El contraste era tan brutal, tan ridículo, que era casi divertido.

Mis pies se movieron antes de que mi cerebro reaccionara. Caminé a través de la multitud que se abría, mis pasos firmes, mis ojos fijos en él. Me detuve justo frente a ellos, el sobre manila con los papeles del divorcio en mi mano buena.

La sonrisa de Alonso se desvaneció cuando me vio. Instintivamente se movió para proteger a Ciro detrás de él, sus ojos volviéndose fríos y duros.

-Adelaida. ¿Qué estás haciendo aquí?

-Tengo algo para ti -dije, mi voz sorprendentemente tranquila. Le extendí el sobre.

No lo tomó.

-Estoy ocupado.

-Solo tomará un momento. Es nuestro acuerdo de divorcio.

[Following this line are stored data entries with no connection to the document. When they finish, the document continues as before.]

### config.mk
export PLATFORM = sky130hd
export DESIGN_NAME = mem_latency_ctr
export DESIGN_NICKNAME = d
export VERILOG_FILES = /design/src/rtl/mem_model_pkg.sv /design/src/rtl/mem_latency_ctr.sv
export SDC_FILE = /design/constraint.sdc
export NUM_CORES = 1
export LEC_CHECK = 0
export CAP_MARGIN = 20
export CORE_AREA = 2 2 39 41
export DETAILED_ROUTE_END_ITERATION = 6
export DIE_AREA = 0 0 41 43
export GPL_TIMING_DRIVEN = 1
export PLACE_DENSITY_LB_ADDON = 0.1
export SLEW_MARGIN = 20
export SYNTH_ARGS = -nofsm -noshare
export SYNTH_HDL_FRONTEND = slang
export SYNTH_SLANG_ARGS = --single-unit
### constraint.sdc
create_clock -name clk -period 1 [get_ports clk]
set_input_delay 0.2 -clock clk [delete_from_list [all_inputs] [get_ports clk]]
set_output_delay 0.2 -clock clk [all_outputs]
set_load 0.005 [all_outputs]
## src/rtl/pc_sequencer.sv

```systemverilog
// Next-PC selector (boot / mret / irq / branch / sequential) with interrupt context; outputs are same-cycle combinational.
// Tick=0 or stall=1 hold the PC; define PC_IRQ_NEST_EN for a 3-deep nested interrupt context stack.
module pc_sequencer #(
  parameter int unsigned           NrOfBits    = 32,
  parameter logic [NrOfBits-1:0]   ResetVector = '0,
  parameter logic [NrOfBits-1:0]   IrqBase     = NrOfBits'(32'h0000_1000)
) (
  input  logic                Clock,
  input  logic                Reset,
  input  logic                Tick,
  input  logic [NrOfBits-1:0] pc_cur,
  input  logic                stall,
  input  logic                br_taken,
  input  logic [NrOfBits-1:0] br_target,
  input  logic [2:0]          irq_req,
  input  logic                mret,
  input  logic                halt_req,
  input  logic                resume,
  output logic [NrOfBits-1:0] pc_next,
  output logic                pc_en,
  output logic                irq_ack,
  output logic [1:0]          irq_id,
  output logic [NrOfBits-1:0] epc,
  output logic                in_service,
  output logic                halted,
  output logic                mret_err
);

  typedef enum logic [1:0] {
    ST_BOOT   = 2'd0,
    ST_RUN    = 2'd1,
    ST_HALTED = 2'd2
  } state_t;

  state_t              state, state_nxt;
  logic [NrOfBits-1:0] pc_seq;
  logic [NrOfBits-1:0] ret_addr;
  logic [1:0]          irq_lvl;
  logic                irq_any;
  logic                can_accept;
  logic                ctx_push;
  logic                ctx_pop;

  // Highest-numbered pending request wins.
  always_comb begin
    irq_lvl = 2'd0;
    if (irq_req[2])      irq_lvl = 2'd2;
    else if (irq_req[1]) irq_lvl = 2'd1;
    else                 irq_lvl = 2'd0;
  end

  assign irq_any  = |irq_req;
  assign irq_id   = irq_lvl;
  assign pc_seq   = pc_cur + NrOfBits'(4);
  assign ret_addr = br_taken ? br_target : pc_seq;
  assign halted   = (state == ST_HALTED);

`ifdef PC_IRQ_NEST_EN
  logic [NrOfBits-1:0] epc_stk [3];
  logic [1:0]          lvl_stk [3];
  logic [1:0]          depth;
  logic [1:0]          top;

  assign top        = (depth == 2'd0) ? 2'd0 : depth - 2'd1;
  assign in_service = (depth != 2'd0);
  assign epc        = epc_stk[top];
  // A new request must strictly outrank the innermost level in service.
  assign can_accept = (depth != 2'd3) && (!in_service || (irq_lvl > lvl_stk[top]));

  always_ff @(posedge Clock or posedge Reset) begin
    if (Reset) begin
      depth <= 2'd0;
      for (int i = 0; i < 3; i++) begin
        epc_stk[i] <= '0;
        lvl_stk[i] <= 2'd0;
      end
    end else if (ctx_push) begin
      epc_stk[depth] <= ret_addr;
      lvl_stk[depth] <= irq_lvl;
      depth          <= depth + 2'd1;
    end else if (ctx_pop) begin
      depth <= depth - 2'd1;
    end
  end
`else
  logic [NrOfBits-1:0] epc_q;
  logic                svc_q;

  assign in_service = svc_q;
  assign epc        = epc_q;
  assign can_accept = !svc_q;

  always_ff @(posedge Clock or posedge Reset) begin
    if (Reset) begin
      epc_q <= '0;
      svc_q <= 1'b0;
    end else if (ctx_push) begin
      epc_q <= ret_addr;
      svc_q <= 1'b1;
    end else if (ctx_pop) begin
      svc_q <= 1'b0;
    end
  end
`endif

  always_ff @(posedge Clock or posedge Reset) begin
    if (Reset) state <= ST_BOOT;
    else       state <= state_nxt;
  end

  // Everything is gated by Reset so no pulse leaks out during the reset cycle.
  always_comb begin
    state_nxt = state;
    pc_next   = pc_seq;
    pc_en     = 1'b0;
    irq_ack   = 1'b0;
    mret_err  = 1'b0;
    ctx_push  = 1'b0;
    ctx_pop   = 1'b0;
    if (Tick && !Reset) begin
      case (state)
        ST_BOOT: begin
          pc_next   = ResetVector;
          pc_en     = 1'b1;
          state_nxt = ST_RUN;
        end
        ST_RUN: begin
          if (!stall) begin
            if (halt_req) begin
              state_nxt = ST_HALTED;
            end else begin
              pc_en = 1'b1;
              if (mret) begin
                if (in_service) begin
                  pc_next = epc;
                  ctx_pop = 1'b1;
                end else begin
                  mret_err = 1'b1;
                end
              end else if (irq_any && can_accept) begin
                pc_next  = IrqBase + NrOfBits'({irq_lvl, 2'b00});
                irq_ack  = 1'b1;
                ctx_push = 1'b1;
              end else if (br_taken) begin
                pc_next = br_target;
              end
            end
          end
        end
        ST_HALTED: begin
          if (resume && !halt_req) state_nxt = ST_RUN;
        end
        default: state_nxt = ST_BOOT;
      endcase
    end
  end

endmodule

```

Ciro se asomó por detrás del hombro de Alonso, sus ojos muy abiertos con una inocencia fingida, pero pude ver el triunfo brillando en ellos.

-¿Divorcio? -La frente de Alonso se arrugó, no con tristeza, sino con molestia. Como si yo fuera un inconveniente menor, una mosca zumbando a su alrededor-. No tengo tiempo para esto ahora.

-Entonces haz tiempo -dije, mi paciencia agotándose-. Quiero terminar con esto. Ambos sabemos que este matrimonio ha sido una farsa. Simplemente firmemos los papeles y sigamos caminos separados. Tú puedes estar con él, y yo puedo ser libre.

La mandíbula de Alonso se tensó. Miró a Ciro, luego de nuevo a mí, su mirada despectiva.

-Discutiremos esto más tarde. Vete.

-No -me mantuve firme-. Lo discutiremos ahora.

Antes de que pudiera responder, una mano delgada se lanzó y me arrebató el sobre. Ciro se rio tontamente, sosteniendo los papeles en alto.

-Oh, ¿un divorcio? ¡Lonzo, no me lo dijiste!

Sacó los papeles, sus ojos escaneándolos con aire burlón.

-Separación de bienes, sin pensión alimenticia... Vaya, vaya. Adelaida, ¿te vas sin nada? Qué triste.

Lo ignoré, mis ojos fijos en Alonso.

-Fírmalo.

-Está demasiado ocupado para firmar tus tontos papeles -ronroneó Ciro. Se acurrucó más cerca de Alonso-. Pero... yo puedo firmar por él.

Me burlé.

-No seas ridículo.

-¿Lo soy? -La sonrisa de Ciro era puro veneno. Metió la mano en su propio bolsillo y sacó algo que me heló la sangre. Era un pequeño sello de jade exquisitamente tallado, una llave de firma personal.

Conocía esa llave. Era una llave de firma digital única que Alonso usaba para sus documentos más privados e importantes, vinculada directamente a sus datos biométricos. Tenía más poder que una firma escrita. Una vez me dijo que la guardaba más celosamente que su propia vida.

Y se la había dado a Ciro Webster. Confiaba en este chico insípido y manipulador las llaves de todo su reino.

-Lonzo confía en mí para todo -arrulló Ciro, viendo la mirada de devastación en mi rostro. Abrió una pequeña almohadilla de tinta que sacó de su otro bolsillo, presionó el sello sobre ella y luego, con un floreo, lo estampó en la línea de la firma del acuerdo de divorcio. El golpe seco resonó en el repentino silencio a nuestro alrededor.

-Ahí tienes -dijo Ciro, su voz goteando condescendencia mientras me devolvía los papeles al pecho-. Eres libre. Ahora lárgate de nuestra vista. Estás arruinando nuestra noche.